8. Visibility-State Throttling
Browser visibility APIs are used to:
- reduce GPU load,
- lower animation cadence,
- and prevent unnecessary rendering while tabs are hidden.
This significantly reduces idle thermal load and garbage collection pressure.
9. Cesium-Based Operational Cognition
The visualization substrate leverages CesiumJS for:
- globe-scale rendering,
- spatial continuity,
- layered altitude cognition,
- and operational geospatial context.
Unlike conventional node-link diagrams, Cesium enables:
- persistent spatial anchoring,
- orbital infrastructure layering,
- and geographic cognitive reinforcement.
10. Future Directions
10.1 Hypergraph Correlation
Future work may integrate:
- hypergraph traversal,
- probabilistic edge weighting,
- and semantic telemetry fusion.
10.2 RF and Spectrum Cognition
The architecture is extensible toward:
- SDR telemetry,
- beamforming state visualization,
- CSI-derived topology inference,
- and RF environment cognition.
10.3 Autonomous Deception Fields
Behavioral confidence escalation may be extended into:
- dynamic deception infrastructure,
- ephemeral honeynet generation,
- adaptive adversarial topology shaping,
- and autonomous counter-reconnaissance.
Cyber deception literature suggests adaptive environments significantly increase adversarial uncertainty.
11. Conclusion
This work demonstrates an experimentally grounded architecture for transforming network telemetry into a persistent operational cognition environment.
Key contributions include:
- deterministic topology rendering,
- persistent ingress identity,
- inertial operational visualization,
- behavioral confidence escalation,
- telemetry-store decoupling,
- and lifecycle-aware rendering orchestration.

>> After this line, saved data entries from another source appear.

[src/rtl/integer_divider.sv]
// Sequential unsigned restoring shift-subtract divider with a carry-lookahead subtractor.
// Optional macro INTEGER_DIVIDER_ZERO_CHECK_EN short-circuits division by zero and raises div_by_zero.

module carry_lookahead_adder #(
  parameter int W = 4
) (
  input  logic [W-1:0] a_i,
  input  logic [W-1:0] b_i,
  input  logic         cin_i,
  output logic [W:0]   result_o
);

  logic [W-1:0] gen;
  logic [W-1:0] prop;
  logic [W:0]   carry;
  logic         chainProp;
  logic         carryAcc;

  assign gen  = a_i & b_i;
  assign prop = a_i ^ b_i;

  // Each carry is formed directly from generate/propagate terms rather than rippling.
  always_comb begin
    carry     = '0;
    chainProp = 1'b0;
    carryAcc  = 1'b0;
    carry[0]  = cin_i;
    for (int i = 0; i < W; i++) begin
      carryAcc  = gen[i];
      chainProp = prop[i];
      for (int j = i - 1; j >= 0; j--) begin
        carryAcc  = carryAcc | (chainProp & gen[j]);
        chainProp = chainProp & prop[j];
      end
      carry[i+1] = carryAcc | (chainProp & cin_i);
    end
  end

  assign result_o = {carry[W], prop ^ carry[W-1:0]};

endmodule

The resulting platform represents a transition away from static dashboards toward continuously evolving cybernetic operational cartography systems capable of supporting future autonomous cyber defense operations.
References
- DARPA. “Plan X Program Overview.”
- Paxson, V. “Bro: A System for Detecting Network Intruders in Real-Time.” Computer Networks, 1999.
- Kreps, J., Narkhede, N., Rao, J. “Kafka: A Distributed Messaging System for Log Processing.” LinkedIn Engineering, 2011.

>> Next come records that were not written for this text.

## src/rtl/line_capture_pkg.sv

```systemverilog
// linecap_pkg: shared state type and width helpers for the line capture stage
package linecap_pkg;
  typedef enum logic [1:0] {IDLE, SKIP, CAPTURE} lc_state_t;
  function automatic int slot_w(input int n);
    return (n < 2) ? 1 : $clog2(n);
  endfunction
  function automatic int line_max(input int col_w);
    return 1 << col_w;
  endfunction
endpackage

```

## src/rtl/line_capture_edge.sv

```systemverilog
// sync_edge_tracker: per-beat hsync/vsync history and rising-edge strobes
module sync_edge_tracker (
  input  logic clk,
  input  logic rst,
  input  logic beat_i,
  input  logic hsync_i,
  input  logic vsync_i,
  output logic hs_rise_o,
  output logic vs_rise_o,
  output logic hsync_o,
  output logic vsync_o
);
  logic hs_q, vs_q;
  // remember the syncs of the most recent accepted beat
  always_ff @(posedge clk) begin
    if (!rst) begin
      hs_q <= 1'b0;
      vs_q <= 1'b0;
    end else if (beat_i) begin
      hs_q <= hsync_i;
      vs_q <= vsync_i;
    end
  end
  assign hs_rise_o = beat_i && hsync_i && !hs_q;
  assign vs_rise_o = beat_i && vsync_i && !vs_q;
  assign hsync_o = hs_q;
  assign vsync_o = vs_q;
endmodule

```

## src/rtl/line_capture.sv

```systemverilog
// line_capture: windows each camera line into a ring of line-memory slots
module line_capture
  import linecap_pkg::*;
#(
  parameter int PIX_W = 12,
  parameter int DATA_W = 16,
  parameter int COL_W = 9,
  parameter int NUM_LINES = 2,
  localparam int SLOT_W = slot_w(NUM_LINES)
) (
  input  logic                    clk,
  input  logic                    rst,
  input  logic [PIX_W-1:0]        src_pixel,
  input  logic                    src_hsync,
  input  logic                    src_vsync,
  input  logic                    src_valid,
  output logic                    src_ready,
  input  logic [COL_W-1:0]        cfg_h_start,
  input  logic [COL_W:0]          cfg_h_len,
  output logic [SLOT_W+COL_W-1:0] lb_addr,
  output logic [DATA_W-1:0]       lb_data,
  output logic                    lb_write,
  input  logic                    lb_ack,
  input  logic                    sr_clear,
  output logic                    sr_hsync,
  output logic                    sr_vsync,
  output logic [SLOT_W-1:0]       sr_slot,
  output logic [SLOT_W-1:0]       sr_last_slot,
  output logic                    sr_line_done,
  output logic [15:0]             sr_frame_ctr,
  output logic                    sr_short_line
);
  localparam logic [COL_W:0] LEN_MAX = (COL_W+1)'(line_max(COL_W));
  lc_state_t state_q, state_d, es;
  logic [COL_W-1:0] col_q, col_d, start_q, start_d, c, off;
  logic [COL_W:0] len_q, len_d;
  logic [SLOT_W-1:0] slot_q, slot_d, last_slot_q, last_slot_d;
  logic [15:0] frame_q, frame_d;
  logic done_q, done_d, short_q, short_d, wr_q, wr_d, fin_q, fin_d;
  logic [SLOT_W+COL_W-1:0] addr_q, addr_d;
  logic [DATA_W-1:0] data_q, data_d;
  logic beat, line_end, hs_rise, vs_rise, hit;
  assign src_ready = rst && (!wr_q || lb_ack);
  assign beat = src_valid && src_ready;
  assign line_end = wr_q && lb_ack && fin_q;
  sync_edge_tracker u_edge (
    .clk(clk), .rst(rst), .beat_i(beat), .hsync_i(src_hsync), .vsync_i(src_vsync),
    .hs_rise_o(hs_rise), .vs_rise_o(vs_rise), .hsync_o(sr_hsync), .vsync_o(sr_vsync)
  );
  // line completion first, then frame/line starts, then the capture decision for this beat
  always_comb begin
    state_d = state_q;
    col_d = col_q;
    start_d = start_q;
    len_d = len_q;
    slot_d = slot_q;
    last_slot_d = last_slot_q;
    done_d = 1'b0;
    frame_d = frame_q;
    short_d = sr_clear ? 1'b0 : short_q;
    wr_d = wr_q && !lb_ack;
    addr_d = addr_q;
    data_d = data_q;
    fin_d = fin_q;
    es = state_q;
    c = '0;
    off = '0;
    hit = 1'b0;
    if (line_end) begin
      last_slot_d = slot_q;
      slot_d = slot_q + 1'b1;
      done_d = 1'b1;
      es = IDLE;
    end
    if (beat) begin
      c = hs_rise ? '0 : col_q + 1'b1;
      col_d = c;
      if (vs_rise) begin
        slot_d = '0;
        frame_d = frame_q + 16'd1;
        if (es != IDLE) short_d = 1'b1;
        es = IDLE;
      end
      if (hs_rise) begin
        if (es != IDLE) short_d = 1'b1;
        start_d = cfg_h_start;
        len_d = (cfg_h_len > LEN_MAX) ? LEN_MAX : cfg_h_len;
        es = (len_d == '0) ? IDLE : SKIP;
      end
      hit = (es == SKIP && c == start_d) || es == CAPTURE;
      off = c - start_d;
      if (hit) begin
        wr_d = 1'b1;
        addr_d = {slot_d, off};
        data_d = DATA_W'(src_pixel);
        fin_d = ({1'b0, off} == len_d - 1'b1) || (&c);
        es = CAPTURE;
      end
    end
    state_d = es;
  end
  // state and status registers
  always_ff @(posedge clk) begin
    if (!rst) begin
      state_q <= IDLE;
      col_q <= '0;
      start_q <= '0;
      len_q <= '0;
      slot_q <= '0;
      last_slot_q <= '0;
      done_q <= 1'b0;
      frame_q <= '0;
      short_q <= 1'b0;
      wr_q <= 1'b0;
      addr_q <= '0;
      data_q <= '0;
      fin_q <= 1'b0;
    end else begin
      state_q <= state_d;
      col_q <= col_d;
      start_q <= start_d;
      len_q <= len_d;
      slot_q <= slot_d;
      last_slot_q <= last_slot_d;
      done_q <= done_d;
      frame_q <= frame_d;
      short_q <= short_d;
      wr_q <= wr_d;
      addr_q <= addr_d;
      data_q <= data_d;
      fin_q <= fin_d;
    end
  end
  assign lb_write = wr_q;
  assign lb_addr = addr_q;
  assign lb_data = data_q;
  assign sr_slot = slot_q;
  assign sr_last_slot = last_slot_q;
  assign sr_line_done = done_q;
  assign sr_frame_ctr = frame_q;
  assign sr_short_line = short_q;
endmodule

```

- Carbone, P. et al. “Apache Flink: Stream and Batch Processing in a Single Engine.” IEEE Data Engineering Bulletin, 2015.
- Battista, G. D., Eades, P., Tamassia, R., Tollis, I. “Graph Drawing: Algorithms for the Visualization of Graphs.” Prentice Hall, 1998.
- Berge, C. “Hypergraphs: Combinatorics of Finite Sets.” North-Holland Mathematical Library, 1989.
- Ware, C. “Information Visualization: Perception for Design.” Morgan Kaufmann, 2012.
- MITRE ATT&CK Framework and Adversarial Behavioral Modeling.
- Almeshekah, M., Spafford, E. “Cyber Security Deception.” Cyber Defense Review, 2016.
- Zeek Documentation and Network Analysis Framework.
- CesiumJS Geospatial Rendering Architecture Documentation.
- Herman, I., Melançon, G., Marshall, M. “Graph Visualization and Navigation in Information Visualization.” IEEE Transactions on Visualization and Computer Graphics, 2000.
- Keim, D. “Information Visualization and Visual Data Mining.” IEEE Transactions on Visualization and Computer Graphics, 2002.
- Conti, G. “Security Data Visualization.” No Starch Press, 2007.
- Love, P. “Linux Kernel Networking.” O’Reilly Media, 2010.